- **WORK INSTRUCTIONS**
Using the data that follows, return exactly the lines from the one that contains "worst min register" through the one that contains "min in group clk0,s_araddr[8],m_araddr[8],0", ends included.

**** SUPPLIED DATA ****

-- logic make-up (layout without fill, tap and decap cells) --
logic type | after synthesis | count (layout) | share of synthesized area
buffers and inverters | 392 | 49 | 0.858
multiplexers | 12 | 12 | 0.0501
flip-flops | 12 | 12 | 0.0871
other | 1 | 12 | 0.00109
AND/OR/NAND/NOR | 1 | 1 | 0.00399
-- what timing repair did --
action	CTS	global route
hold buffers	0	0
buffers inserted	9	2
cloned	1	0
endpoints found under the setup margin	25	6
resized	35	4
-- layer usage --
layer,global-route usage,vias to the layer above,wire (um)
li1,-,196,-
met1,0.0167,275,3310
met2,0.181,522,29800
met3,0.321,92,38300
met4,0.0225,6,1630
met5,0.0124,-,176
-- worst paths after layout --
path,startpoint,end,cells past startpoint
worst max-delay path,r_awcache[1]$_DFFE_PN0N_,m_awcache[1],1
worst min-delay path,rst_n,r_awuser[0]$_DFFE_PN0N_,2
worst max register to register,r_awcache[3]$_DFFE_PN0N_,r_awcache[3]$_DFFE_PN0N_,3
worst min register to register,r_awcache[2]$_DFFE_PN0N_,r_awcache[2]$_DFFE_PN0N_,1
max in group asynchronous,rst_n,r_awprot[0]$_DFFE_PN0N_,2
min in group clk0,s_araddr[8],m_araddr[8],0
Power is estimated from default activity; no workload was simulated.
==> flow/design.v <==
`timescale 1ns / 1ps
module Pulse_Generator
#(
    parameter PULSE_LENGTH = 10  
)
(
    input clk,
    input trig,
    output reg pulse
);
reg [63:0] counter = 0;
always @(posedge clk) begin
    if(trig) begin
        if (counter < PULSE_LENGTH) begin        
            pulse <= 1;
            counter <= counter + 1; 
        end
        else begin
            pulse <= 0;
        end
    end
    else begin
        counter <= 0;
    end
end
endmodule
==> flow/run.sh <==
#!/bin/bash
# OpenROAD 26Q1-2900-gdf79404cd8, Yosys 0.63+post, stock flow scripts
make -C /OpenROAD-flow-scripts/flow DESIGN_CONFIG=/design/flow/config.mk WORK_HOME=/design/flow/orfs finish
==> flow/config.mk <==
export PLATFORM = sky130hd
export DESIGN_NAME = Pulse_Generator
export DESIGN_NICKNAME = Pulse_Generator
export VERILOG_FILES = /design/flow/design.v
export SDC_FILE = /design/flow/constraint.sdc
export NUM_CORES = 4
export LEC_CHECK = 1
export CORE_UTILIZATION = 50
==> flow/constraint.sdc <==
current_design Pulse_Generator

set clk_period 1.5
set clk_io_pct 0.2

create_clock -name clk0 -period $clk_period [get_ports {clk}]

set non_clock_inputs [all_inputs -no_clocks]
set_input_delay [expr $clk_period * $clk_io_pct] -clock clk0 $non_clock_inputs
set_output_delay [expr $clk_period * $clk_io_pct] -clock clk0 [all_outputs]
==> impl_metrics.yaml <==
# yosys + openroad results
outcome:
  status: "finished with violations"
  violations: "setup timing"
floorplanning:
  fp-row-count: 22
  die_h_um: 64.7
  initial_utilization_pct: 52.9
  io_pins: 3
  die-area_mm2: 0.00419
  design.core.area_mm2: 0.00372
  die_width_um: 64.7
synth:
  synth_area_leader_cell: "dfxtp_1"
  common_cells: "dfxtp_1 (64), and2_1 (60), nor4_1 (11), clkbuf_1 (7)"
  yosys-stat-area_mm2: 0.00197
  ys_seq_share_pct: 66.7
  async_flop_share_pct: 0
  yosys.area.top_type_share_pct: 65.1
  syn_avg_cell_area_um2: 12.0
  yosysWarnings: 1
  synth-cells-yosys: 164
  yosys-top-cells-area: "dfxtp_1 (65%), and2_1 (19%), nor4_1 (3.5%), nor4_2 (2.5%), edfxtp_1 (1.5%)"
  flop_cell: "dfxtp_1"
  most_common_cell: "dfxtp_1"
  syn_area_mm2: 0.00197
  synth_cell_types: 17
  synth-seq-cells: 65
  edf_count: 1
  synth_cells: 164
timing:
  fin_crit_ns: 1.59
  setup_viol: 4
  finalSetupTns_ns: -0.224
  clock_skew_ns: 0.00549
  worst_pin_slew_ns: 0.319
  relSlewSlack_pct: 78.7
  setup_ws_ns: -0.0940
  rsz0062_at_grt: "yes"
  fmax_mhz: 627
  whs_ns: 0.459
  hold_viol_final: 0
  finalClockPeriodUsage_pct: 106
  drv_slew: 0
routing:
  post_drt_wl_per_cell_um: 11.9
  dr_total_vias: 1040
  wl_mm: 2.71
  met3_length_um: 103
  drt_pre_antenna_iters: 3
  drc_errors: 0
  met1_length_mm: 1.55
  vias_per_cell: 4.58
  drtIter0Drc: 51
  diodes: 0
  ant_nets: 0
  wl_met2_um: 967
  top_layer: "met4"
global_routing:
  grt_pass1_wl_mm: 4.66
  grt_pass1_vias: 1049
  grtUsageTotal_pct: 15.4
  grt_max_degree: 41
  antenna_found_initial: 0
  overflow: 0
critical_path:
  crit_fanout: 5
  slowest_delay_ns: 0.33
  r2r_slack_ns: -0.09
  worst_r2r_path_depth: 6
  timing.rr.end: "counter[1]"
  end_kind: "flop"
  cp_slowest_cell: "dfxtp_2"
  path_buffers: 1
  crit_top_cell: "nor4_4"
  crit_family: "simple AND/OR/NAND/NOR gates"
  worstReg2RegStart: "counter[48]"
  cp_data_required_time_ns: 1.73
  critPathKind: "flop to flop"
  arrival_ns: 1.82
  crit_path_start_kind: "flop"
  crit_chain: "nor4_4 > nand4_1 > nor4_4 > buf_4 > mux2i_1 > nor2b_1"
placement:
  hpwlAfterDp_mm: 1.62
  port_buffers: 2
  gp_congestion: 0.725
cells_and_area:
  synthToLayoutAreaGrowth_pct: 19.8
  nFillCells: 279
  drive_gt1_share_pct: 18.4
  logic_area_um2: 722
  regArea_mm2: 0.00131
min_path:
  worst_hold_path.endpoint: "counter[19]"
  hp-class: "flop to flop"
  hold_depth: 1
  worstHoldStart: "counter[19]"
power_and_ir_drop:
  powerDensity_mw_per_mm2: 1380
  combPwrFrac_pct: 1.6
  clock_power_share_pct: 44.9
  power_switching_share_pct: 19.4
  p_int_mw: 2.63
  ir_worst_vdd_mv: 0.803
  p_seq_share_pct: 53.5
  switchingPower_mw: 0.631
  leakage_nw: 0.981
clocking:
  hold_buffers: 0
  clockRootBuffer: "clkbuf_8"
  cts-buffers-inserted: 9
  cts_max_level: 3
  cts_buffer_depth: 2
  cts_tree: "built"
  numClockSinks: 65
  path_clk_slew_ns: 0.06
  clk_latency_ns: 0.33
flow_run:
  cap_violations: 0
  warnings: 27
-- cell families (layout without fill, tap and decap cells) --
logic type,after synthesis,in the layout,synth area share [%]
and+or+nand+nor,86,86,29.2
DFF,65,65,66.7
buffers and inverters,7,22,1.34
AOI/OAI and AO/OA,2,2,0.700
muxes,2,2,1.02
adders and majority gates,1,1,0.636
xor gates and xnor gates,1,1,0.445
-- sequential cells by signal, summed over array words and instances, names as in the netlist --
name	cells
counter	64
pulse	1
-- layer usage --
metal,global-route usage [%],vias to the layer above
li1,-,564
met1,25.0,457
met2,19.9,9
met3,6.43,10
met4,3.61,0
met5,0,-
-- stage by stage --
stage	setup WS [ns]	area, µm²	power, mW	std cells	utilization, %
after floorplan	0.0239	1970	1.81	164	-
after global placement	-0.190	2060	1.83	210	55.3
after detailed placement	-0.204	2060	1.83	210	55.3
after CTS	-0.115	2300	3.29	227	61.8
after global routing	-0.195	2360	3.37	227	63.4
final	-0.0940	2360	3.26	227	63.4
-- cells in the final DEF, fill, tap and decap left out, drive strengths merged, types with 2 or more instances in the layout --
| cell | Yosys | final |
|---|---|---|
| nand2 | 2 | 2 |
| clkdlybuf4s50 | 0 | 2 |
| nor4 | 16 | 16 |
| nor2b | 2 | 2 |
| clkbuf | 7 | 14 |
| buf | 0 | 4 |
| dfxtp | 64 | 64 |
| and2 | 61 | 61 |
| nand4 | 4 | 4 |
| mux2i | 2 | 2 |
-- repair_timing --
item                       4_1_cts  5_1_grt
resized                          6        9
pin swaps                        6        7
setup endpoints to repair        5        5
buffers inserted                 1        0
-- power by group through the flow --
stage | combinational [mW] | clock [mW] | sequential, mW
after CTS | 0.0534 | 1.50 | 1.74
after global routing | 0.0604 | 1.57 | 1.74
final | 0.0527 | 1.46 | 1.74
-- final cells by class --
cell class,count,area share (%)
Multi-Input combinational cell,92,30.6
Clock buffer,14,6.95
Clock inverter,2,1.49
Sequential cell,65,55.7
Tap cell,48,2.55
Timing Repair Buffer,6,2.65
-- worst register-to-register path: stages (launching register included) --
cell,delay (ns)
dfxtp_2,0.33
nor4_4,0.27
nand4_1,0.19
nor4_4,0.29
buf_4,0.17
mux2i_1,0.18
nor2b_1,0.06
[flow/config.mk]
export PLATFORM = sky130hd
export DESIGN_NAME = Pulse_Length
export DESIGN_NICKNAME = Pulse_Length
export VERILOG_FILES = /design/flow/design.v
export SDC_FILE = /design/flow/constraint.sdc
export NUM_CORES = 4
export LEC_CHECK = 1
export CORE_UTILIZATION = 40
[flow/constraint.sdc]
current_design Pulse_Length

set clk_period 15.3
set clk_io_pct 0.2

create_clock -name clk0 -period $clk_period [get_ports {clk}]

set non_clock_inputs [all_inputs -no_clocks]
set_input_delay [expr $clk_period * $clk_io_pct] -clock clk0 $non_clock_inputs
set_output_delay [expr $clk_period * $clk_io_pct] -clock clk0 [all_outputs]
$ cat flow/run.sh
#!/bin/bash
# OpenROAD 26Q1-2900-gdf79404cd8, Yosys 0.63+post, stock flow scripts
make -C /OpenROAD-flow-scripts/flow DESIGN_CONFIG=/design/flow/config.mk WORK_HOME=/design/flow/orfs finish
$ cat flow/config.mk
export PLATFORM = sky130hd
export DESIGN_NAME = FAKE_SRAM_1R1W
export DESIGN_NICKNAME = FAKE_SRAM_1R1W
export VERILOG_FILES = /design/flow/design.v
export SDC_FILE = /design/flow/constraint.sdc
export NUM_CORES = 4
export LEC_CHECK = 1
export CORE_UTILIZATION = 50
$ cat flow/constraint.sdc
current_design FAKE_SRAM_1R1W

set clk_period 7.6
set clk_io_pct 0.2

create_clock -name clk0 -period $clk_period [get_ports {CLK}]

set non_clock_inputs [all_inputs -no_clocks]
set_input_delay [expr $clk_period * $clk_io_pct] -clock clk0 $non_clock_inputs
set_output_delay [expr $clk_period * $clk_io_pct] -clock clk0 [all_outputs]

****

- **EXERCISE OUTPUT**
worst min register to register,r_awcache[2]$_DFFE_PN0N_,r_awcache[2]$_DFFE_PN0N_,1
max in group asynchronous,rst_n,r_awprot[0]$_DFFE_PN0N_,2
min in group clk0,s_araddr[8],m_araddr[8],0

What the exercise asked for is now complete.